# TASK REQUIREMENTS
Report each line of the records where "rptr" occurs.

Start of DATA FOR THE TASK

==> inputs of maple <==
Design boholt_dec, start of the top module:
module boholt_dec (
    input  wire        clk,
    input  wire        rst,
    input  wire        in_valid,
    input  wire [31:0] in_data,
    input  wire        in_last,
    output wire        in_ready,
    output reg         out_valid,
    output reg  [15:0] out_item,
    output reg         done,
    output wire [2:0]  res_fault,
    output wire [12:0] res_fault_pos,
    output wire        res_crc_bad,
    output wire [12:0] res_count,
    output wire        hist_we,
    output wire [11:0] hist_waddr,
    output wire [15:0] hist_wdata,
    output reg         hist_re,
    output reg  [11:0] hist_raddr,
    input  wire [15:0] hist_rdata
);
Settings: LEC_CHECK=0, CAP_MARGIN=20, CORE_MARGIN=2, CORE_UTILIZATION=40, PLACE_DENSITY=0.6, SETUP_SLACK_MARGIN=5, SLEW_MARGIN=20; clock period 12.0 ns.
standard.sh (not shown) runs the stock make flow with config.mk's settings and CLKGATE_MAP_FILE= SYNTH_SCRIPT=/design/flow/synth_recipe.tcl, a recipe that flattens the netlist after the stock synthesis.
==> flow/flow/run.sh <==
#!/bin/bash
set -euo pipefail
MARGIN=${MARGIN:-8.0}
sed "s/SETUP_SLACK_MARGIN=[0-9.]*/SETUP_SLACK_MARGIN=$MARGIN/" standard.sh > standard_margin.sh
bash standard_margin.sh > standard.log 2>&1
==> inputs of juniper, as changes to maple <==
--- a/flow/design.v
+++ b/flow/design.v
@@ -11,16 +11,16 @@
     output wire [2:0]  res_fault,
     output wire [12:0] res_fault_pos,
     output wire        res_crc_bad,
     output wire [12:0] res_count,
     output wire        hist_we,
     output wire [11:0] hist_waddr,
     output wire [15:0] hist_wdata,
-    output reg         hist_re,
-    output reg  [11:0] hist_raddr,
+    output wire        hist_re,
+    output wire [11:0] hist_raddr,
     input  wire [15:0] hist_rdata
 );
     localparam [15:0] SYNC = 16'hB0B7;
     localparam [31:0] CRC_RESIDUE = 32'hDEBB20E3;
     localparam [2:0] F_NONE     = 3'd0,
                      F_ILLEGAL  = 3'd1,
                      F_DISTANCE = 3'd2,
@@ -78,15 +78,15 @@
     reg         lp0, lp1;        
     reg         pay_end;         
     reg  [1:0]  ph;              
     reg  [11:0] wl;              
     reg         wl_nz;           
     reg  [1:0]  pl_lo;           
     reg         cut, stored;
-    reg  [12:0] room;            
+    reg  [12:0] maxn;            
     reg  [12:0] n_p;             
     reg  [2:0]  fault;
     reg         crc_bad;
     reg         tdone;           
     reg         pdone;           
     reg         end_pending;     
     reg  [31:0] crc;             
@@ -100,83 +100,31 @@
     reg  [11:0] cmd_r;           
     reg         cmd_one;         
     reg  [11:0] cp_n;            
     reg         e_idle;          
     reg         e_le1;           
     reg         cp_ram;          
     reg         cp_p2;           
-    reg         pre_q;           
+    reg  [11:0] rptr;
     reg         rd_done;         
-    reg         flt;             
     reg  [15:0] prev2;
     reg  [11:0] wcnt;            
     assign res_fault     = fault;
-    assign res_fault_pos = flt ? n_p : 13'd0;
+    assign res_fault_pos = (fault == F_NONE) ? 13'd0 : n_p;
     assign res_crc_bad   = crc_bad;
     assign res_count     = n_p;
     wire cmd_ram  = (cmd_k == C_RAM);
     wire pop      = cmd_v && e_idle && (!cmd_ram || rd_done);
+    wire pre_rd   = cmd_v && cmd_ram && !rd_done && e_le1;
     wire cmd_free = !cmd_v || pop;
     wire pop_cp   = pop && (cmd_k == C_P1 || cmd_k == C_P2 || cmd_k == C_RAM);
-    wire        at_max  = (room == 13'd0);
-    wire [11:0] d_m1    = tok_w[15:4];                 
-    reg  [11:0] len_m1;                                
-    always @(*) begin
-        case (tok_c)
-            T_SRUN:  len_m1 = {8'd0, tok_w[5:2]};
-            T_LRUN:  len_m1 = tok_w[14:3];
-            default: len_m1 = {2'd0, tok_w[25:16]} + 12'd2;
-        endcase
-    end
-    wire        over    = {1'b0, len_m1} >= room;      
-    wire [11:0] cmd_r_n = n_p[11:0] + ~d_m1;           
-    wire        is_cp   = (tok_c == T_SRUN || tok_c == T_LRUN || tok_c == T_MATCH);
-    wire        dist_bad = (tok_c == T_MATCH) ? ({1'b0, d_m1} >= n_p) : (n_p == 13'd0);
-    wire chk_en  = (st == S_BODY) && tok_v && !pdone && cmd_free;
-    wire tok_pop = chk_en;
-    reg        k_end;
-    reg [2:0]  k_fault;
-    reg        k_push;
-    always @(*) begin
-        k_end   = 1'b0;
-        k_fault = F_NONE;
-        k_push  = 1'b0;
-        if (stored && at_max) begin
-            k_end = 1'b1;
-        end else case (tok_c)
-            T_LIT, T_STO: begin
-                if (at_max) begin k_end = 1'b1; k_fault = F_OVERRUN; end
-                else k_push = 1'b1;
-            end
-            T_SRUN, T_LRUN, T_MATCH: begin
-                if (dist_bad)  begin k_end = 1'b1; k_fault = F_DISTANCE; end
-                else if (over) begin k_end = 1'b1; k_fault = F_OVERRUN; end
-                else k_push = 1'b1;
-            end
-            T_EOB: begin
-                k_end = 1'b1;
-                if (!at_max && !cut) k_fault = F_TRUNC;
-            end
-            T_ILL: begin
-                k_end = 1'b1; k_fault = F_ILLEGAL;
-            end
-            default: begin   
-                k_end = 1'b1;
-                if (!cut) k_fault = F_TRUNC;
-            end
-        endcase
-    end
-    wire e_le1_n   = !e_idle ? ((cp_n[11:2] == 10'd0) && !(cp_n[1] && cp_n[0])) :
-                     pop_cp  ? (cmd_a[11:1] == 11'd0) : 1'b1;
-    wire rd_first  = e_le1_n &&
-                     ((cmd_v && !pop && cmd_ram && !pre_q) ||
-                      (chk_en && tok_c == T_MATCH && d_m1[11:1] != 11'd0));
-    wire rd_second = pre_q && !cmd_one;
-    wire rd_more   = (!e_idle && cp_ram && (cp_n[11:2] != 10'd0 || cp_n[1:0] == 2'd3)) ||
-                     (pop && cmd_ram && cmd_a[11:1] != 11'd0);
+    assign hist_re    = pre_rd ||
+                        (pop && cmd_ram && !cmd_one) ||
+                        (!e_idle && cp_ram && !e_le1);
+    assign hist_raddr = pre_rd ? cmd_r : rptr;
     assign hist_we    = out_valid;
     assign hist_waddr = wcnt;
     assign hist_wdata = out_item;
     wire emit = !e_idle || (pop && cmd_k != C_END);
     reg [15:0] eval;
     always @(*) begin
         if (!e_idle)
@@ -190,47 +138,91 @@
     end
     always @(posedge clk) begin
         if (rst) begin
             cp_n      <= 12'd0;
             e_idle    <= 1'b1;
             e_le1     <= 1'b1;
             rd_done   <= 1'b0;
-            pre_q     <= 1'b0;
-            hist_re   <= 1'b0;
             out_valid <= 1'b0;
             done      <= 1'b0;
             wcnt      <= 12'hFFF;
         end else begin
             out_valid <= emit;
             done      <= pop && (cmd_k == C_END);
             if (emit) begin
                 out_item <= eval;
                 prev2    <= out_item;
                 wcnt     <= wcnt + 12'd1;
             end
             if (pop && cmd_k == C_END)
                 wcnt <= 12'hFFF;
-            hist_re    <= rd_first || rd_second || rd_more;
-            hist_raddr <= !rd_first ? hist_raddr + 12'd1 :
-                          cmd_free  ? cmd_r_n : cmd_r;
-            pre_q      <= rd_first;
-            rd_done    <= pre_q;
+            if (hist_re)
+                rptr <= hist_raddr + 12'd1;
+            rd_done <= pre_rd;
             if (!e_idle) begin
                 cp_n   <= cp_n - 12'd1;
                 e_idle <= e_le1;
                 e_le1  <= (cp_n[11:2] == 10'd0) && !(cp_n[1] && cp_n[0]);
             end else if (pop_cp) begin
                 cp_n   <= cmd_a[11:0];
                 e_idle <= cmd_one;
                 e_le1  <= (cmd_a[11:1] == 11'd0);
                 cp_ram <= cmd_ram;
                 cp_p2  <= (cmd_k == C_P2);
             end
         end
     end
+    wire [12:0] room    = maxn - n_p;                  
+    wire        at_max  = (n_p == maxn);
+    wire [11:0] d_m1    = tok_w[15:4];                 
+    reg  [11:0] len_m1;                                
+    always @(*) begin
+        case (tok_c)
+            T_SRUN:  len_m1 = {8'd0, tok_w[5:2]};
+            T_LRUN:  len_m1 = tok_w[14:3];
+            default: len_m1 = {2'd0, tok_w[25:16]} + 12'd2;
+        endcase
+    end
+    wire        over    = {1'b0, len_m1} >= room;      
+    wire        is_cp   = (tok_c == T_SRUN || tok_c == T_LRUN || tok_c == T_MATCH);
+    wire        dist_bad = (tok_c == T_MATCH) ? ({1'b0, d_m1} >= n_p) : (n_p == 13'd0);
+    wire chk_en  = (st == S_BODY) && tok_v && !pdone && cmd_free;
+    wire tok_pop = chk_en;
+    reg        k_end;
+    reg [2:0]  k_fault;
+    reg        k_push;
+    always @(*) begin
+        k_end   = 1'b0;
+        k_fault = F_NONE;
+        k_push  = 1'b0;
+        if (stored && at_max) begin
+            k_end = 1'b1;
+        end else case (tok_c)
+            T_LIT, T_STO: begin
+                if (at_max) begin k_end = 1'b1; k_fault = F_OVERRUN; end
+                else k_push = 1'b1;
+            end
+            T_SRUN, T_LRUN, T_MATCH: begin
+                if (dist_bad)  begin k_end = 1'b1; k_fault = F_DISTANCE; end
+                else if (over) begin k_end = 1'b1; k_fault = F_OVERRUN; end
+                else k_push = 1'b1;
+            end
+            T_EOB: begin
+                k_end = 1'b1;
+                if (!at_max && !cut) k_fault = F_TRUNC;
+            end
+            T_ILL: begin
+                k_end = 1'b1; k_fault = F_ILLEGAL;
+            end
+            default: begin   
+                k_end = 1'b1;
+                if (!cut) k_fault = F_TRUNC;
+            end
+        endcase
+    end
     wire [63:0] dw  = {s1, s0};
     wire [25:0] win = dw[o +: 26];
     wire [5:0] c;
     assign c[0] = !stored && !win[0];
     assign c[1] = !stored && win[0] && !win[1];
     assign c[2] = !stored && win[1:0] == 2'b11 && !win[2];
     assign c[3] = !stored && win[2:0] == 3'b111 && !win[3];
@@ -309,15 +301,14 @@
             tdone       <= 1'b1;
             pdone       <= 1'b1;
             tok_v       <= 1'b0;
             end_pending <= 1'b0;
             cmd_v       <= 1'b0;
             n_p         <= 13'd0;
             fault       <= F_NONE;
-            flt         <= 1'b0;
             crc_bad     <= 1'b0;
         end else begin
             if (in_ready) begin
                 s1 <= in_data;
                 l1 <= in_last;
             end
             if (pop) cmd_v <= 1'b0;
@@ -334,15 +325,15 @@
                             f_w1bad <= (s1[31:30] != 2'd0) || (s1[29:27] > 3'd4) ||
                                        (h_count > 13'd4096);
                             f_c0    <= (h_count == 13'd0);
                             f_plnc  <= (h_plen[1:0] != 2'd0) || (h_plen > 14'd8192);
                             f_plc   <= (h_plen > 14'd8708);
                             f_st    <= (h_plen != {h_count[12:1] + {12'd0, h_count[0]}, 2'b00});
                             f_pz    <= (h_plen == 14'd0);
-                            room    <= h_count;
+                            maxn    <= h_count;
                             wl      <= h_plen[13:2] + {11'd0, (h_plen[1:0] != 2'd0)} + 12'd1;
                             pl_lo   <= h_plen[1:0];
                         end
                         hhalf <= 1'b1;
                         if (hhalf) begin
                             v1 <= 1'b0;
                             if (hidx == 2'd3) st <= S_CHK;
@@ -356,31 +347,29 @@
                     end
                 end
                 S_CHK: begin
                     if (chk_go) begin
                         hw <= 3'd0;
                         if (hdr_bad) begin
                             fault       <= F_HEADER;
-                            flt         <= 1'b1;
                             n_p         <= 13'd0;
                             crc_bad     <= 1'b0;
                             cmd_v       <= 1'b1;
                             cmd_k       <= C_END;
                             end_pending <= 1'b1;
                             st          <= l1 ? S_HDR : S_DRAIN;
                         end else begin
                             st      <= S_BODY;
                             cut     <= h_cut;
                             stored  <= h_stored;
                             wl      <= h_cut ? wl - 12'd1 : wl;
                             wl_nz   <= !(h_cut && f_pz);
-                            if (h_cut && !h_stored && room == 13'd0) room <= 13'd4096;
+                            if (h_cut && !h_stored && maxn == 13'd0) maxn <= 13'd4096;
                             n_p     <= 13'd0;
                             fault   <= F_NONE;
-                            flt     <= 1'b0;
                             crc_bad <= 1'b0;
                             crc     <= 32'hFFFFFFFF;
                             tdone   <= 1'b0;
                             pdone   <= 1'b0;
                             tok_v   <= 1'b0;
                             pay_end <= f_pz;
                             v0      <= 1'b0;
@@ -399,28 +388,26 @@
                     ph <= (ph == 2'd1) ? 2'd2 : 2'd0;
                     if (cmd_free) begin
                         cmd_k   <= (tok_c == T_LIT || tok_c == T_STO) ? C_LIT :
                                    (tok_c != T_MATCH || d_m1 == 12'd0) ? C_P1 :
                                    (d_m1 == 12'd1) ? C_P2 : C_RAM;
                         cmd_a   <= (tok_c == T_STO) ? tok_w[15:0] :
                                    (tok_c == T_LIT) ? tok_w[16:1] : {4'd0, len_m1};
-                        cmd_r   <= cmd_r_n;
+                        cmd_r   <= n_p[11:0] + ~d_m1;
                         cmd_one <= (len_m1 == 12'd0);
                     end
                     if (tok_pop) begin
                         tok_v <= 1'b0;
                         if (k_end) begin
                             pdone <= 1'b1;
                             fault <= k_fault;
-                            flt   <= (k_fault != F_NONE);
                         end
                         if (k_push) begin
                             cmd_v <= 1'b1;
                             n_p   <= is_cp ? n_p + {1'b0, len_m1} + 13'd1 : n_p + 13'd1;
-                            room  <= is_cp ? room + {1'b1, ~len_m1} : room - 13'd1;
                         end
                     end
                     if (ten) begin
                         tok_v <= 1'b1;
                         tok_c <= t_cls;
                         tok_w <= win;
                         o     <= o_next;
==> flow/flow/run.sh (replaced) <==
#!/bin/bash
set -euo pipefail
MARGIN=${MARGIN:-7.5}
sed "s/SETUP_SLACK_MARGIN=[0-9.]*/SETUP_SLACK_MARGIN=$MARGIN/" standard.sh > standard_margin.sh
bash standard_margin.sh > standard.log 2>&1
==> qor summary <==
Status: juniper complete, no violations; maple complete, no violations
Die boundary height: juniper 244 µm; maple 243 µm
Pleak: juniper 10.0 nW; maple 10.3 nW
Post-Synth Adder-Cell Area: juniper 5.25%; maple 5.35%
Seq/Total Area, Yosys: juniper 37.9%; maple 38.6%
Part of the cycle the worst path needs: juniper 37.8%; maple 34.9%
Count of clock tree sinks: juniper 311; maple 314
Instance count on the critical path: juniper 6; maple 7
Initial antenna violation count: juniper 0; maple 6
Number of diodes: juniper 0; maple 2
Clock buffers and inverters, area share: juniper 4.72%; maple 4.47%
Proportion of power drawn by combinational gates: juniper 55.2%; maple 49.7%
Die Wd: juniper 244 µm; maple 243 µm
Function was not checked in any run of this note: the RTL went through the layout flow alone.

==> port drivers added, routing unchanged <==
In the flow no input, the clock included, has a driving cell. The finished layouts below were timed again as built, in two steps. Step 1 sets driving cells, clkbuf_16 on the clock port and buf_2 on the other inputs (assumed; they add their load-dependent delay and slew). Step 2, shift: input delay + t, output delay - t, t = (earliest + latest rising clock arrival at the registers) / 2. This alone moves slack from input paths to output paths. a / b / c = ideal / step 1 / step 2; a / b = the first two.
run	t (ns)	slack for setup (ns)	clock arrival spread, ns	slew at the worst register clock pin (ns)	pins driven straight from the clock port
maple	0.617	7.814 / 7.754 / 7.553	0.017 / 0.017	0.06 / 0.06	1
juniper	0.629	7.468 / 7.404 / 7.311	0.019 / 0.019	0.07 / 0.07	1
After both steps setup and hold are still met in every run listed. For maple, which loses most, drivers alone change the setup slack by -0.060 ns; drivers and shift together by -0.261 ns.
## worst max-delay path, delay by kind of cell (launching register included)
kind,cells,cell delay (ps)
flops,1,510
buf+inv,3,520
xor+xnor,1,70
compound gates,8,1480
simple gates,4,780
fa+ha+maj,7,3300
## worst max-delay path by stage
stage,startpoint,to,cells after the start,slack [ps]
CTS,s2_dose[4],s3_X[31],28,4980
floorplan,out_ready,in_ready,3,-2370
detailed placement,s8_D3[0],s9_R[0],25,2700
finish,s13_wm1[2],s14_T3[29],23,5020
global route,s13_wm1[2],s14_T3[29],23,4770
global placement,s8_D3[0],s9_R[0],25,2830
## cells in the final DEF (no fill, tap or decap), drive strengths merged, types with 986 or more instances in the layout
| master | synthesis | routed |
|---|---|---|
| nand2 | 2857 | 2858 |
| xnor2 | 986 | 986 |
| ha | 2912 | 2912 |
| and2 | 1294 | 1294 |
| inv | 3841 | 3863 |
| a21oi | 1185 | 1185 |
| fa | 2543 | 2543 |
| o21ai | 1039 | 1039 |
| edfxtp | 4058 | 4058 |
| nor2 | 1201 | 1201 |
From an optimization exercise on the open Yosys and OpenROAD flow, aimed at small area, a short achievable clock period and few clock cycles per item; shortcuts taken in it are not production practice. RTL that was checked went through simulation tests only; none was proved equivalent to the original.

Design stream_filter, start of the top module:
module stream_filter (
    input  wire        clk,
    input  wire        rst,          
    input  wire        cfg_we,
    input  wire [31:0] cfg_wdata,
    output wire [31:0] cfg_rdata,
    output reg         cfg_err,
    input  wire        in_valid,
    input  wire [31:0] in_data,
    output wire        in_ready,
    output reg         out_valid,
    output reg  [31:0] out_val,
    output reg         out_emit
);
Settings: LEC_CHECK=0, CAP_MARGIN=20, CORE_MARGIN=2, CORE_UTILIZATION=60, CTS_BUF_LIST=sky130_fd_sc_hd__clkbuf_8, CTS_CLUSTER_DIAMETER=50, CTS_CLUSTER_SIZE=16, PLACE_DENSITY=0.75, SLEW_MARGIN=20; clock period 120.0 ns.
run.sh (not shown) runs the stock make flow with config.mk's settings and CLKGATE_MAP_FILE= SYNTH_SCRIPT=/design/flow/synth_recipe.tcl, a recipe that flattens the netlist after the stock synthesis.
Edit:
Settings changed: SLEW_MARGIN 20 to 70.
=> Maximum frequency increases by 1.2%. Count of clock-buffer cells in the layout increases by 2. Via count increases by 0.79%. First-iteration DRC count decreases by 12%. Global-route usage increases by 0.29 points. Die area stays the same.
No run of this note included a check of the RTL's function; only the layout flow was run.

End of DATA FOR THE TASK

# EXPECTED ANSWER
+    reg  [11:0] rptr;
+    assign hist_raddr = pre_rd ? cmd_r : rptr;
+                rptr <= hist_raddr + 12'd1;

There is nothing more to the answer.